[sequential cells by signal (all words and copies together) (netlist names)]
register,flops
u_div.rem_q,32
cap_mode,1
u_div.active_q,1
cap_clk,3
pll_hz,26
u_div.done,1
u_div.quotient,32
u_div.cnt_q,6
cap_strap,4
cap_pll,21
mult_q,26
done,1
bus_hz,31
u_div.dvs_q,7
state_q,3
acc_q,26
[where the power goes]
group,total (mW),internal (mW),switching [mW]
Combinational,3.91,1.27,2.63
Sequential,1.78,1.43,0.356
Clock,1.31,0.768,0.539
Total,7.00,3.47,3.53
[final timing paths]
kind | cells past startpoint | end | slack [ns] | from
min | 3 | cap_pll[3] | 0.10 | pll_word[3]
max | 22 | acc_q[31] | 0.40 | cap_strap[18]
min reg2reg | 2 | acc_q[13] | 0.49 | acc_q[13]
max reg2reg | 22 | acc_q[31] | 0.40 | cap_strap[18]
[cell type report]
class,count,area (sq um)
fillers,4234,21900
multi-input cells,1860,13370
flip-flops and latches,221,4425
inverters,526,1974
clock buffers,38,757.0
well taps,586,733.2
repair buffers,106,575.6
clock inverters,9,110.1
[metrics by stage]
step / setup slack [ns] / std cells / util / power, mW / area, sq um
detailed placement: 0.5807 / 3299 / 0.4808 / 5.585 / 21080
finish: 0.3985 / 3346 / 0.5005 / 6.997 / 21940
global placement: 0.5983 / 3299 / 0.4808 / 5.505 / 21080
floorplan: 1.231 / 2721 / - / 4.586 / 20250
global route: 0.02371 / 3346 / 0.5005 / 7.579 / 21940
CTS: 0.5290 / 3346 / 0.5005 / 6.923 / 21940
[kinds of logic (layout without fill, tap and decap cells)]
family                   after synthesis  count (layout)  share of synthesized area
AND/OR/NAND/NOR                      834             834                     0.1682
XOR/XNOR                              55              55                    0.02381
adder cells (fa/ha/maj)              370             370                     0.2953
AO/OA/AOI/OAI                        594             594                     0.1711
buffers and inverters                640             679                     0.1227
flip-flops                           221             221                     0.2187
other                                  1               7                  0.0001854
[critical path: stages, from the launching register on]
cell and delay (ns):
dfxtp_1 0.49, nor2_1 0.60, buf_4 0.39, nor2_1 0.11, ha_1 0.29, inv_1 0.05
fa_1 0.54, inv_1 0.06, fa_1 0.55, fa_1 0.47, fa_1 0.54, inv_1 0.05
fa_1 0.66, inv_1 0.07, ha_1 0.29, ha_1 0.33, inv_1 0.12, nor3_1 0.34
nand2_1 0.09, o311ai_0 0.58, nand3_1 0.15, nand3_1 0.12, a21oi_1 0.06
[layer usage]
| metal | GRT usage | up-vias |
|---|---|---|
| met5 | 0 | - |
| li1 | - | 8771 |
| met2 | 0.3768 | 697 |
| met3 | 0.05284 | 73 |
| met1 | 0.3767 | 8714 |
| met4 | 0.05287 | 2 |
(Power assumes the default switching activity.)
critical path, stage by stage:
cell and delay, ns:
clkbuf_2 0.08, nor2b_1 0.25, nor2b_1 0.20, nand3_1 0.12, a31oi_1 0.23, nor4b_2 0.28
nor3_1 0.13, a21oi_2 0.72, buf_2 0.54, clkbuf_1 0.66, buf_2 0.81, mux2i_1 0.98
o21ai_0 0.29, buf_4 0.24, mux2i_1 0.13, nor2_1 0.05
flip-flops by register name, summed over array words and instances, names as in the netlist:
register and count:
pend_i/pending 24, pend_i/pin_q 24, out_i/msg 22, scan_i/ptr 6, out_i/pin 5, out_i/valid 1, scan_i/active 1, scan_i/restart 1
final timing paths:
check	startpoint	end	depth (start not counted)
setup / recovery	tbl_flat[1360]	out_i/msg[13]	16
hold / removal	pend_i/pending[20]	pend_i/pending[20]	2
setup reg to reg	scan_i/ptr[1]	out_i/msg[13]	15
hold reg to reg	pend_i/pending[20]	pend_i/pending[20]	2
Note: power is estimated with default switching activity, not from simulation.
===== src/rtl/pm_pkg.sv =====
package pm_pkg;
    typedef enum logic [2:0] {
        ST_BOOT,
        ST_WATCH,
        ST_SECOND,
        ST_DECIDE,
        ST_GRANT,
        ST_HALTED,
        ST_RESUME
    } pm_state_e;

    localparam logic [1:0] ADDR_LIM1 = 2'd0;
    localparam logic [1:0] ADDR_LIM2 = 2'd1;
    localparam logic [1:0] ADDR_CTRL = 2'd2;
    localparam logic [1:0] ADDR_CLR  = 2'd3;

    localparam int CTRL_GATE = 0;
    localparam int CTRL_GO   = 1;
endpackage
[src/rtl/i2cpre_pkg.sv]
package i2cpre_pkg;
  localparam int M_W        = 4;
  localparam int N_W        = 3;
  localparam int CFG_W      = M_W + N_W;
  localparam int NUM_PHASES = 10;
  localparam int PH_W       = $clog2(NUM_PHASES);
  localparam int LOW_PHASES = 5;
  localparam int UPD_PHASE  = 2;
  localparam int SMP_PHASE  = 7;

  // Field layout: M in the upper bits, N in the lower bits.
  typedef struct packed {
    logic [M_W-1:0] lin;
    logic [N_W-1:0] pow;
  } div_word_t;
endpackage

[src/rtl/i2cpre_cfg_hold.sv]
module i2cpre_cfg_hold
  import i2cpre_pkg::*;
(
  input  logic             clk_i,
  input  logic             rst_ni,
  input  logic             soft_rst_i,
  input  logic             enable_i,
  input  logic             wr_i,
  input  logic [CFG_W-1:0] wdata_i,
  input  logic             boundary_i,
  output div_word_t        active_o
);
  div_word_t pend_q, act_q;

  // Pending word takes every write; active word follows only at a bit
  // boundary or while the counters are idle.
  always_ff @(posedge clk_i or negedge rst_ni) begin
    if (!rst_ni) begin
      pend_q <= '0;
      act_q  <= '0;
    end else if (soft_rst_i) begin
      pend_q <= '0;
      act_q  <= '0;
    end else begin
      if (wr_i) pend_q <= div_word_t'(wdata_i);
      if (!enable_i || boundary_i) act_q <= pend_q;
    end
  end

  assign active_o = act_q;
endmodule

[src/rtl/i2cpre_lin_stage.sv]
module i2cpre_lin_stage #(
  parameter int M_W = 4
) (
  input  logic           clk_i,
  input  logic           rst_ni,
  input  logic           run_i,
  input  logic [M_W-1:0] lim_i,
  output logic           wrap_o
);
  logic [M_W-1:0] cnt_q;

  assign wrap_o = run_i && (cnt_q == lim_i);

  always_ff @(posedge clk_i or negedge rst_ni) begin
    if (!rst_ni)      cnt_q <= '0;
    else if (!run_i)  cnt_q <= '0;
    else if (wrap_o)  cnt_q <= '0;
    else              cnt_q <= cnt_q + 1'b1;
  end
endmodule

[src/rtl/i2cpre_bin_stage.sv]
module i2cpre_bin_stage #(
  parameter int N_W   = 3,
  localparam int BIN_W = 1 << N_W
) (
  input  logic           clk_i,
  input  logic           rst_ni,
  input  logic           run_i,
  input  logic           step_i,
  input  logic           restart_i,
  input  logic [N_W-1:0] pow_i,
  output logic           tick_o
);
  logic [BIN_W-1:0] cnt_q;
  logic [BIN_W-1:0] low_mask;

  // Bits 0..N form the window whose all-ones state ends a tick period.
  for (genvar i = 0; i < BIN_W; i++) begin : g_mask
    assign low_mask[i] = (N_W'(i) <= pow_i);
  end

  assign tick_o = step_i && ((cnt_q | ~low_mask) == '1);

  always_ff @(posedge clk_i or negedge rst_ni) begin
    if (!rst_ni)        cnt_q <= '0;
    else if (!run_i)    cnt_q <= '0;
    else if (restart_i) cnt_q <= '0;
    else if (step_i)    cnt_q <= cnt_q + 1'b1;
  end
endmodule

========================================

ACTIVITY: Every line above from the line with "u_div.cnt_q,6" to the line with "min reg2reg |", inclusive, must be returned exactly; no other line belongs in the reply.

TASK RESULT:
u_div.cnt_q,6
cap_strap,4
cap_pll,21
mult_q,26
done,1
bus_hz,31
u_div.dvs_q,7
state_q,3
acc_q,26
[where the power goes]
group,total (mW),internal (mW),switching [mW]
Combinational,3.91,1.27,2.63
Sequential,1.78,1.43,0.356
Clock,1.31,0.768,0.539
Total,7.00,3.47,3.53
[final timing paths]
kind | cells past startpoint | end | slack [ns] | from
min | 3 | cap_pll[3] | 0.10 | pll_word[3]
max | 22 | acc_q[31] | 0.40 | cap_strap[18]
min reg2reg | 2 | acc_q[13] | 0.49 | acc_q[13]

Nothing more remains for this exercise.